The Prime Minister was joined in his criticism by the Scottish Conservatives’ leader Ruth Davidson, who said the idea was unwieldy and unworkable.
Under the Scottish Government’s Named Person scheme, every child in Scotland is set to have a state guardian assigned to them to monitor their ‘wellbeing’.
In his speech today in Edinburgh at the Scottish Conservative Party Conference, the Prime Minister said the plans were unnecessary.
“There’s even this absurd Named Person policy, which ensures that every child is allocated a guardian – even if they have parents – and even if they have no need for this extra bureaucracy”, he said.
Speaking ahead of the conference, Ruth Davidson blasted the plans as “utterly wrong”.
Describing the legislation introducing the Named Person as “bad law”, she said the blanket approach to assign a Named Person for every child was wrong.
Instead, she told the BBC, effort should be directed towards helping vulnerable children.

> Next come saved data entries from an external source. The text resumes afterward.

## config.mk

```make
export PLATFORM = sky130hd
export DESIGN_NAME = seq_div_16_8_flat
export DESIGN_NICKNAME = d
export VERILOG_FILES = /design/src/rtl/seq_div_16_8_pkg.sv /design/src/rtl/seq_div_16_8_if.sv /design/src/rtl/seq_div_16_8_sub_cell_chain.sv /design/src/rtl/seq_div_16_8.sv /design/src/flat_wrapper.sv
export SDC_FILE = /design/constraint.sdc
export NUM_CORES = 1
export LEC_CHECK = 0
export ABC_AREA = 1
export BUFFER_PORTS_ARGS = -buffer_cell sky130_fd_sc_hd__clkbuf_2
export CELL_PAD_IN_SITES_DETAIL_PLACEMENT = 0
export CELL_PAD_IN_SITES_GLOBAL_PLACEMENT = 1
export CORE_MARGIN = 8
export CORE_UTILIZATION = 45
export CTS_BUF_LIST = sky130_fd_sc_hd__clkbuf_2
export CTS_CLUSTER_SIZE = 12
export DETAILED_ROUTE_END_ITERATION = 12
export PLACE_DENSITY = 0.85
export SYNTH_ARGS = -nofsm -noshare
export SYNTH_HDL_FRONTEND = slang
export SYNTH_HIERARCHICAL = 1
export SYNTH_SLANG_ARGS = --single-unit
```

## constraint.sdc

```tcl
create_clock -name clk -period 5.35 [get_ports clk]
set_input_delay 1.07 -clock clk [delete_from_list [all_inputs] [get_ports clk]]
set_output_delay 1.07 -clock clk [all_outputs]
set_load 0.02 [all_outputs]
```

## src/rtl/seq_div_16_8_pkg.sv

```systemverilog
// seq_div_16_8 shared types: FSM states, default width and cell
// truth tables used by the divider datapath and its bench model.
package seq_div_pkg;

  typedef enum logic [1:0] {
    IDLE,
    CHECK,
    CALC,
    DONE
  } state_t;

  localparam int N_DEF = 8;

  // Approximate adder cell: {cout, sum}
  function automatic logic [1:0] approx_cell(
    input logic x,
    input logic y,
    input logic z
  );
    return {x & y & z, x | y | z};
  endfunction

  // Exact full adder cell: {cout, sum}
  function automatic logic [1:0] exact_cell(
    input logic x,
    input logic y,
    input logic z
  );
    return {(x & y) | (x & z) | (y & z), x ^ y ^ z};
  endfunction

endpackage

```

## src/rtl/seq_div_16_8_if.sv

```systemverilog
// seq_div_16_8 operand/result handshake bundle.
// master drives operands and out_ready; slave is the divider.
interface seq_div_16_8_if #(
  parameter int N = 8
);
  logic           in_valid;
  logic           in_ready;
  logic [2*N-1:0] dividend;
  logic [N-1:0]   divisor;
  logic           out_valid;
  logic           out_ready;
  logic [N-1:0]   quotient;
  logic [N-1:0]   remainder;
  logic           dz;
  logic           ovf;

  modport master (
    output in_valid, dividend, divisor, out_ready,
    input  in_ready, out_valid, quotient, remainder, dz, ovf
  );

  modport slave (
    input  in_valid, dividend, divisor, out_ready,
    output in_ready, out_valid, quotient, remainder, dz, ovf
  );
endinterface

```

## src/rtl/seq_div_16_8_sub_cell_chain.sv

```systemverilog
// Ripple subtractor A - B = A + ~B + 1 built from adder cells.
// With APPROX_SUB_EN the low APPROX_BITS cells are approximate.
module sub_cell_chain
  import seq_div_pkg::*;
#(
  parameter int W           = 9,
  parameter int APPROX_BITS = 0
) (
  input  logic [W-1:0] i_a,
  input  logic [W-1:0] i_b,
  output logic [W-2:0] o_d,
  output logic         o_borrow
);

`ifdef APPROX_SUB_EN
  localparam bit APPROX_ON = 1'b1;
`else
  localparam bit APPROX_ON = 1'b0;
`endif

  // Low cells feed the difference; the top cell only yields borrow,
  // its sum is never needed since the kept remainder fits W-1 bits.
  always_comb begin
    logic       c;
    logic [1:0] r;
    c   = 1'b1;
    r   = 2'b00;
    o_d = '0;
    for (int i = 0; i < W - 1; i++) begin
      if (APPROX_ON && i < APPROX_BITS)
        r = approx_cell(i_a[i], ~i_b[i], c);
      else
        r = exact_cell(i_a[i], ~i_b[i], c);
      o_d[i] = r[0];
      c      = r[1];
    end
    r        = exact_cell(i_a[W-1], ~i_b[W-1], c);
    o_borrow = ~r[1];
  end

endmodule

```

## src/rtl/seq_div_16_8.sv

```systemverilog
// Sequential restoring divider, 2N-bit dividend by N-bit divisor.
// Optional APPROX_SUB_EN selects an approximate CALC subtractor.
module seq_div_16_8
  import seq_div_pkg::*;
#(
  parameter int N           = N_DEF,
  parameter int APPROX_BITS = 0
) (
  input logic          clk,
  input logic          rst,
  seq_div_16_8_if.slave bus
);

  localparam int CW = $clog2(N + 1);

  state_t         r_state;
  state_t         w_next;
  logic [2*N-1:0] r_dd;
  logic [N-1:0]   r_dv;
  logic [N-1:0]   r_p;
  logic [N-1:0]   r_q;
  logic [CW-1:0]  r_cnt;
  logic [N-1:0]   r_quot;
  logic [N-1:0]   r_rem;
  logic           r_dz;
  logic           r_ovf;

  logic           w_xfer;
  logic           w_div0;
  logic           w_big;
  logic           w_last;
  logic [N:0]     w_shift;
  logic [N-1:0]   w_d;
  logic           w_borrow;
  logic [N-1:0]   w_p_nxt;
  logic [N-1:0]   w_q_nxt;

  assign w_xfer  = bus.in_valid && (r_state == IDLE);
  assign w_div0  = (r_dv == '0);
  assign w_big   = (r_dd[2*N-1:N] >= r_dv);
  assign w_last  = (r_cnt == CW'(1));
  assign w_shift = {r_p, r_q[N-1]};

  sub_cell_chain #(
    .W          (N + 1),
    .APPROX_BITS(APPROX_BITS)
  ) u_sub (
    .i_a     (w_shift),
    .i_b     ({1'b0, r_dv}),
    .o_d     (w_d),
    .o_borrow(w_borrow)
  );

  assign w_p_nxt = w_borrow ? w_shift[N-1:0] : w_d;
  assign w_q_nxt = {r_q[N-2:0], ~w_borrow};

  // State register
  always_ff @(posedge clk or posedge rst) begin
    if (rst) r_state <= IDLE;
    else     r_state <= w_next;
  end

  // Next-state decode
  always_comb begin
    w_next = r_state;
    unique case (r_state)
      IDLE:  if (w_xfer) w_next = CHECK;
      CHECK: w_next = (w_div0 || w_big) ? DONE : CALC;
      CALC:  if (w_last) w_next = DONE;
      DONE:  if (bus.out_ready) w_next = IDLE;
      default: w_next = IDLE;
    endcase
  end

  // Operand capture, iteration datapath and result registers
  always_ff @(posedge clk or posedge rst) begin
    if (rst) begin
      r_dd   <= '0;
      r_dv   <= '0;
      r_p    <= '0;
      r_q    <= '0;
      r_cnt  <= '0;
      r_quot <= '0;
      r_rem  <= '0;
      r_dz   <= 1'b0;
      r_ovf  <= 1'b0;
    end else begin
      case (r_state)
        IDLE: begin
          if (w_xfer) begin
            r_dd <= bus.dividend;
            r_dv <= bus.divisor;
          end
        end
        CHECK: begin
          if (w_div0) begin
            r_quot <= '1;
            r_rem  <= r_dd[N-1:0];
            r_dz   <= 1'b1;
            r_ovf  <= 1'b0;
          end else if (w_big) begin
            r_quot <= '1;
            r_rem  <= '1;
            r_dz   <= 1'b0;
            r_ovf  <= 1'b1;
          end else begin
            r_p   <= r_dd[2*N-1:N];
            r_q   <= r_dd[N-1:0];
            r_cnt <= CW'(N);
            r_dz  <= 1'b0;
            r_ovf <= 1'b0;
          end
        end
        CALC: begin
          r_p   <= w_p_nxt;
          r_q   <= w_q_nxt;
          r_cnt <= r_cnt - CW'(1);
          if (w_last) begin
            r_quot <= w_q_nxt;
            r_rem  <= w_p_nxt;
          end
        end
        default: ;
      endcase
    end
  end

  assign bus.in_ready  = (r_state == IDLE);
  assign bus.out_valid = (r_state == DONE);
  assign bus.quotient  = r_quot;
  assign bus.remainder = r_rem;
  assign bus.dz        = r_dz;
  assign bus.ovf       = r_ovf;

endmodule

```

## src/flat_wrapper.sv

```systemverilog
// flat-port wrapper written by rule: the top's interface ports become plain ports
module seq_div_16_8_flat import seq_div_pkg::*;
#(
  parameter int N           = N_DEF,
  parameter int APPROX_BITS = 0
)
  (clk, rst, bus_in_valid, bus_dividend, bus_divisor, bus_out_ready, bus_in_ready, bus_out_valid, bus_quotient, bus_remainder, bus_dz, bus_ovf);
  seq_div_16_8_if #(.N(N)) bus_i ();
  input logic clk;
  input logic rst;
  input wire logic [$bits(bus_i.in_valid)-1:0] bus_in_valid;
  input wire logic [$bits(bus_i.dividend)-1:0] bus_dividend;
  input wire logic [$bits(bus_i.divisor)-1:0] bus_divisor;
  input wire logic [$bits(bus_i.out_ready)-1:0] bus_out_ready;
  output wire logic [$bits(bus_i.in_ready)-1:0] bus_in_ready;
  output wire logic [$bits(bus_i.out_valid)-1:0] bus_out_valid;
  output wire logic [$bits(bus_i.quotient)-1:0] bus_quotient;
  output wire logic [$bits(bus_i.remainder)-1:0] bus_remainder;
  output wire logic [$bits(bus_i.dz)-1:0] bus_dz;
  output wire logic [$bits(bus_i.ovf)-1:0] bus_ovf;
  assign bus_i.in_valid = bus_in_valid;
  assign bus_i.dividend = bus_dividend;
  assign bus_i.divisor = bus_divisor;
  assign bus_i.out_ready = bus_out_ready;
  assign bus_in_ready = bus_i.in_ready;
  assign bus_out_valid = bus_i.out_valid;
  assign bus_quotient = bus_i.quotient;
  assign bus_remainder = bus_i.remainder;
  assign bus_dz = bus_i.dz;
  assign bus_ovf = bus_i.ovf;
  seq_div_16_8 #(.N(N), .APPROX_BITS(APPROX_BITS)) u_core (.clk(clk), .rst(rst), .bus(bus_i));
endmodule
```

==> flow_summary.json, run 1 <==
{
  "hold_buffers": 0,
  "cts_resized": 0,
  "path_cells": "ha_1, fa_1, fa_1, fa_1, fa_1, fa_1, fa_1, fa_1, nor2_1, a21oi_1, inv_1, o21ai_0, nand2_1, nand3_1, nand2_1",
  "postPlaceCellArea_sq_um": 3830,
  "clock-sinks": 64,
  "switchingPower_mw": 1.37,
  "gpl.final_weighted_congestion": 0.818,
  "fmax_mhz": 227,
  "viasPerCell": 4.86,
  "worstMarginPinSlew_ns": 0.855,
  "pre_cts_ws_ns": 0.970,
  "worstHoldPathType": "reg2reg",
  "max_stage_delay_ns": 0.47,
  "fp.coreArea_sq_um": 7690,
  "ioPinCount": 48,
  "grt_overflow": 0,
  "slew_headroom_pct": 42.8,
  "status": "finished, final reports clean",
  "hp-start": "u_core/r_q[5]$_DFFE_PP0P_",
  "cp_slowest_cell": "dfrtp_1",
  "critPathLaunch": "u_core/r_dv[0]$_DFFE_PP0P_",
  "yosysTopAreaCell": "dfrtp_1",
  "fp.dieH_um": 105,
  "syn_inst": 419,
  "multi_input_area_sq_um": 1700,
  "finalSetupViolCount": 0,
  "drtAntennaViolNets": 0,
  "htree_levels": 3,
  "route.detailed.drc": 0,
  "grt_pass1_wl_um": 14300,
  "post-route-period-util_pct": 82.3,
  "reg2reg_from": "u_core/r_dv[0]$_DFFE_PP0P_",
  "critPathKind": "reg2reg",
  "clk_pin_slew_ns": 0.19,
  "grt_pass1_vias": 2939,
  "ys_ff_latch": 64,
  "path_max_fanout": 10,
  "synth_cell_types": 31,
  "slew_violations": 0,
  "hold_violations": 0,
  "setup_ws_ns": 0.946,
  "critPathRequiredTime_ns": 5.79,
  "grt_setup_unrepaired": "no",
  "synth_top_area_share_pct": 45.0,
  "grt_max_degree": 65,
  "drive_gt1_share_pct": 20.3,
  "setup_tns_ns": 0,
  "syn-cell-area_sq_um": 3560,
  "nFillCells": 783,
  "endpoint_kind": "register",
  "die_area_sq_um": 11000,
  "peakVddDrop_mv": 0.334,
  "clockBufferDepth": 2,
  "max_cap_viol_count": 0,
  "p_clk_share_pct": 10.6,
  "final_cell_mix": "nand2_1 (119), dfrtp_1 (64), clkbuf_2 (56)",
  "final_area_sq_um": 3950,
  "antenna_found_initial": 0,
  "row_count": 32,
  "clock_latency_ns": 0.50,
  "root_buffer": "clkbuf_2",
  "grt_usage_pct": 15.9,
  "cts_made_buffers": 9,
  "port_buffers": 47,
  "first_pass_iters": 4,
  "diodes": 0,
  "hpwl_um": 5890,
  "cts_setup_buffers": 0,
  "wl_per_cell_um": 14.2,
  "sw_frac_of_total_pct": 48.8,
  "nets": 513,
  "final_common_cell": "nand2_1",
  "cp_num_buf_inv": 1,
  "path_delay_family": "adder cells",
  "path_common_cell": "fa_1",
  "final-seq-area_sq_um": 1600,
  "leakagePower_nw": 2.12,
  "die_x_um": 105,
  "intPower_mw": 1.43,
  "hold_ws_ns": 0.498,
  "finClkSkew_ns": 0.0272,
  "syn_avg_cell_area_sq_um": 8.50,
  "ys_seq_area_share_pct": 45.0,
  "start_util_pct": 46.3,
  "cellPowerDensity_nw_per_um2": 709,
  "drtIter0Drc": 87,
  "cts_tree": "done",
  "period_needed_ns": 4.40,
  "combinationalPowerShare_pct": 56.1,
  "cp.arrival_ns": 4.84,
  "dr_total_vias": 2770,
  "ys_top_cells_by_area": "dfrtp_1 (45%), nand2_1 (13%), nor2_1 (5.6%)",
  "routed_wl_um": 8110,
  "syn_to_final_growth_pct": 10.9,
  "p_total_mw": 2.80,
  "yosys_warnings": 6,
  "p_seq_share_pct": 33.3,
  "startpoint_type": "register"
}
[state kept, by name, summed over array words and instances (netlist names)]
name and flops:
u_core/bus.remainder 8, u_core/r_dv 8, u_core/bus.dz 1, u_core/bus.quotient 8
u_core/r_q 8, u_core/r_cnt 4, u_core/r_p 8, u_core/r_dd 16
u_core/bus.ovf 1, u_core/r_state 2
[path summary, 6_finish.rpt]
kind / endpoint / slack (ns) / cells after the start
max: u_core/bus.remainder[5]$_DFFE_PP0P_ / 0.95 / 15
min reg2reg: u_core/r_q[5]$_DFFE_PP0P_ / 0.50 / 2
max reg2reg: u_core/bus.remainder[5]$_DFFE_PP0P_ / 0.95 / 15
min: u_core/r_q[5]$_DFFE_PP0P_ / 0.50 / 2
max in group asynchronous: u_core/r_dv[0]$_DFFE_PP0P_ / 4.06 / 3
min in group asynchronous: u_core/r_q[3]$_DFFE_PP0P_ / 0.76 / 3
[Yosys cell counts]
master,count
buf_4,5
a22o_1,1
mux2_2,16
buf_1,1
xnor2_1,1
or2_2,1
inv_1,38
buf_2,7
nand2_2,1
a21oi_1,12
buf_6,3
fa_1,7
o21a_1,1
nand4_1,1
conb_1,1
nand4_4,2
nand2_4,1
o21ai_0,20
dfrtp_1,64
a21boi_4,1
nand3_1,31
and2_4,1
a21o_1,1
nor2_4,1
nand3b_1,7
nor2_1,53
nor2_2,4
nand2_1,119
inv_2,1
clkbuf_1,2
ha_1,15
[metrics by stage]
stage	std cells	util, %
2_1_floorplan	420	-
3_3_place_gp	554	49.8
3_5_place_dp	554	49.8
4_1_cts	570	51.4
5_1_grt	570	51.4
6_report	570	51.4
[worst reg2reg max path: stages (launching register included)]
cell	delay [ns]
dfrtp_1	0.47
ha_1	0.21
fa_1	0.37
fa_1	0.39
fa_1	0.39
fa_1	0.39
fa_1	0.39
fa_1	0.40
fa_1	0.40
nor2_1	0.12
a21oi_1	0.14
inv_1	0.23
o21ai_0	0.19
nand2_1	0.12
nand3_1	0.07
nand2_1	0.08
[power by group through the flow]
stage / sequential, mW / combinational, mW / clock (mW)
after global routing: 0.969 / 1.85 / 0.327
after CTS: 0.938 / 1.59 / 0.306
final: 0.933 / 1.57 / 0.297
after global placement: 0.935 / 1.56 / 0
after floorplan: 0.972 / 1.22 / 0
after detailed placement: 0.949 / 1.59 / 0
[cells by family (layout without fill, tap and decap cells)]
kind of cell             Yosys count  count (layout)  synth area share (%)
AO/OA/AOI/OAI                     36              36                  5.69
XOR/XNOR                           1               1                 0.246
adder cells (fa/ha/maj)           22              22                  9.21
buffers and inverters             57             105                  7.42
flip-flops                        64              64                  45.0
multiplexers                      16              16                  5.06
other                              1               2                 0.105
AND/OR/NAND/NOR                  222             222                  27.3
[final cells by class]
class	count	area share [%]
clock inverters	7	1.81
flip-flops and latches	64	40.6
multi-input cells	299	43.0
well taps	102	3.23
repair buffers	50	6.53
inverters	39	3.71
clock buffers	9	1.14
[layer usage]
layer  up-vias  part of all wire, %  track usage (%)
met3        11                  6.1             3.32
li1       1404                    -                -
met5         -                    0                0
met4         0                  1.6             6.52
met1      1278                   48             22.2
met2        77                   44             23.5
Note: power is estimated with default switching activity, not from simulation.
==> inputs of run 2 (changes only) <==
Clock period 5.35 ns to 4.5 ns, I/O delays scaled along.
==> flow_summary.json, run 2 (synthesis results as in run 1) <==
{
  "top_register": "u_core/r_dd",
  "final_area_sq_um": 3990,
  "final_common_cell": "nand2_1",
  "post-route-period-util_pct": 95.9,
  "largest_register_ffs": 16,
  "worstHoldPathType": "in2async",
  "wl_per_cell_um": 14.2,
  "hold_buffers": 0,
  "clock-sinks": 64,
  "diodes": 0,
  "p_clk_share_pct": 11.8,
  "cts_tree": "done",
  "grt_pass1_vias": 2938,
  "status": "finished, final reports clean",
  "cp_slowest_cell": "dfrtp_1",
  "critPathLaunch": "u_core/r_q[7]$_DFFE_PP0P_",
  "viasPerCell": 4.98,
  "hold_ws_ns": 0.403,
  "hold_violations": 0,
  "cp.arrival_ns": 4.71,
  "slew_headroom_pct": 47.1,
  "fmax_mhz": 232,
  "first_pass_iters": 4,
  "max_cap_viol_count": 0,
  "critPathRequiredTime_ns": 4.89,
  "drtIter0Drc": 132,
  "cts_made_buffers": 9,
  "worstMarginPinSlew_ns": 0.792,
  "clockBufferDepth": 2,
  "port_buffers": 47,
  "routed_wl_um": 8160,
  "slew_violations": 0,
  "start_util_pct": 46.3,
  "peakVddDrop_mv": 0.401,
  "startpoint_type": "register",
  "ioPinCount": 48,
  "endpoint_kind": "register",
  "final_core_util_pct": 51.9,
  "syn_to_final_growth_pct": 12.1,
  "leakagePower_nw": 2.14,
  "postPlaceCellArea_sq_um": 3850,
  "cellPowerDensity_nw_per_um2": 854,
  "max_stage_delay_ns": 0.40,
  "sw_frac_of_total_pct": 47.9,
  "p_seq_share_pct": 32.4,
  "drtAntennaViolNets": 0,
  "fp.dieH_um": 105,
  "period_needed_ns": 4.32,
  "die_area_sq_um": 11000,
  "setup_tns_ns": 0,
  "p_total_mw": 3.41,
  "combinationalPowerShare_pct": 55.9,
  "nets": 516,
  "hpwl_um": 5950,
  "antenna_found_initial": 0,
  "finClkSkew_ns": 0.0419,
  "intPower_mw": 1.78,
  "reg2reg_from": "u_core/r_q[7]$_DFFE_PP0P_",
  "htree_levels": 3,
  "final_cell_mix": "nand2_1 (119), dfrtp_1 (64), clkbuf_2 (57)",
  "grt_usage_pct": 15.7,
  "row_count": 32,
  "critPathKind": "reg2reg",
  "grt_pass1_wl_um": 14300,
  "clk_pin_slew_ns": 0.22,
  "path_max_fanout": 10,
  "clock_latency_ns": 0.51,
  "path_common_cell": "fa_1",
  "dr_total_vias": 2852,
  "finalSetupViolCount": 0,
  "gpl.final_weighted_congestion": 0.812,
  "fp.coreArea_sq_um": 7690,
  "die_x_um": 105,
  "grt_max_degree": 37,
  "grt_setup_unrepaired": "yes",
  "drive_gt1_share_pct": 21.2,
  "path_cells": "inv_1, ha_1, fa_1, fa_1, fa_1, fa_1, fa_1, fa_1, fa_1, nor2_1, a21oi_2, nor2_1, nor2_1, o21ai_0, nand2_1, nand3_1, nand2_1",
  "r2r_slack_ns": 0.18,
  "switchingPower_mw": 1.63,
  "root_buffer": "clkbuf_2",
  "route.detailed.drc": 0,
  "grt_overflow": 0
}
-- run 2: cell types whose count changed in the layout (fill, tap and decap cells not counted) --
cell       previous run  this run
a21oi_1              12        11
a21oi_2               0         1
buf_4                 3         6
bufinv_16             1         2
clkbuf_2             56        57
clkinv_4              1         0
inv_1                37        36
inv_2                 2         3
inv_6                 1         0
o21ai_0              20        19
o21ai_1               0         1
-- run 2: final timing paths --
path                                                        to  cells past startpoint
max in group asynchronous            u_core/r_p[0]$_DFFE_PP0P_                      3
min                         u_core/bus.quotient[7]$_DFFE_PP0P_                      2
max                        u_core/bus.remainder[5]$_DFFE_PP0P_                     17
min in group clk           u_core/bus.remainder[7]$_DFFE_PP0P_                      2
max reg2reg                u_core/bus.remainder[5]$_DFFE_PP0P_                     17
min reg2reg                u_core/bus.remainder[7]$_DFFE_PP0P_                      2
-- run 2: power groups by stage --
stage,Sequential (mW),Combinational [mW],Clock (mW)
after global placement,1.11,1.86,0
final,1.10,1.90,0.401
after CTS,1.11,1.91,0.410
after floorplan,1.16,1.45,0
after detailed placement,1.12,1.90,0
after global routing,1.14,2.22,0.438
-- run 2: metrics by stage --
stage / instances / setup slack, ns
floorplan: 420 / 0.430
global placement: 556 / 0.205
detailed placement: 556 / 0.158
CTS: 572 / 0.106
global route: 573 / -0.0121
finish: 573 / 0.183
-- run 2: worst max-delay path, delay by kind of cell, from the launching register on --
kind | cells | cell delay, ns
fa+ha+maj | 8 | 2.91
simple gates | 6 | 0.55
flops | 1 | 0.40
compound gates | 2 | 0.31
buf+inv | 1 | 0.05
-- run 2: metal layers --
metal,global-route usage [%],wire [um],vias to the layer above
met5,0,0,-
met4,4.69,88,0
met3,4.67,468,9
met2,23.1,3610,64
met1,21.7,4000,1365
li1,-,-,1414
-- run 2: cell type report --
| class | count | area (sq um) |
|---|---|---|
| clock buffers | 10 | 50.0 |
| clock inverters | 6 | 83.8 |
| fillers | 801 | 3700 |
| inverters | 39 | 146 |
| multi-input cells | 299 | 1700 |
| flip-flops and latches | 64 | 1600 |
| well taps | 102 | 128 |
| repair buffers | 53 | 280 |
-- run 2: repair_timing --
item / CTS / global route
setup endpoints to repair: 0 / 12
resized for setup: 0 / 3
setup buffers: 0 / 1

Earlier this week, it was revealed that schoolchildren in Scotland will be quizzed about their private lives and asked to fill out intrusive questionnaires under the Named Person scheme.
Sensitive information about children will then be stored on local authority databases and made available to named persons.
The plans, revealed by the Scottish Mail on Sunday, would see young children coaxed to divulge information through the use of prompt cards, songs and games.
Older children will face a series of questions on their home life, their sexual health and whether or not they feel close to their parents.
Simon Calvert, spokesman for the No to Named Persons campaign, said: “Psychologically manipulating youngsters so you can squeeze confidential information out of them is fundamentally wrong, but to store all this information on a giant council database is foolhardy.”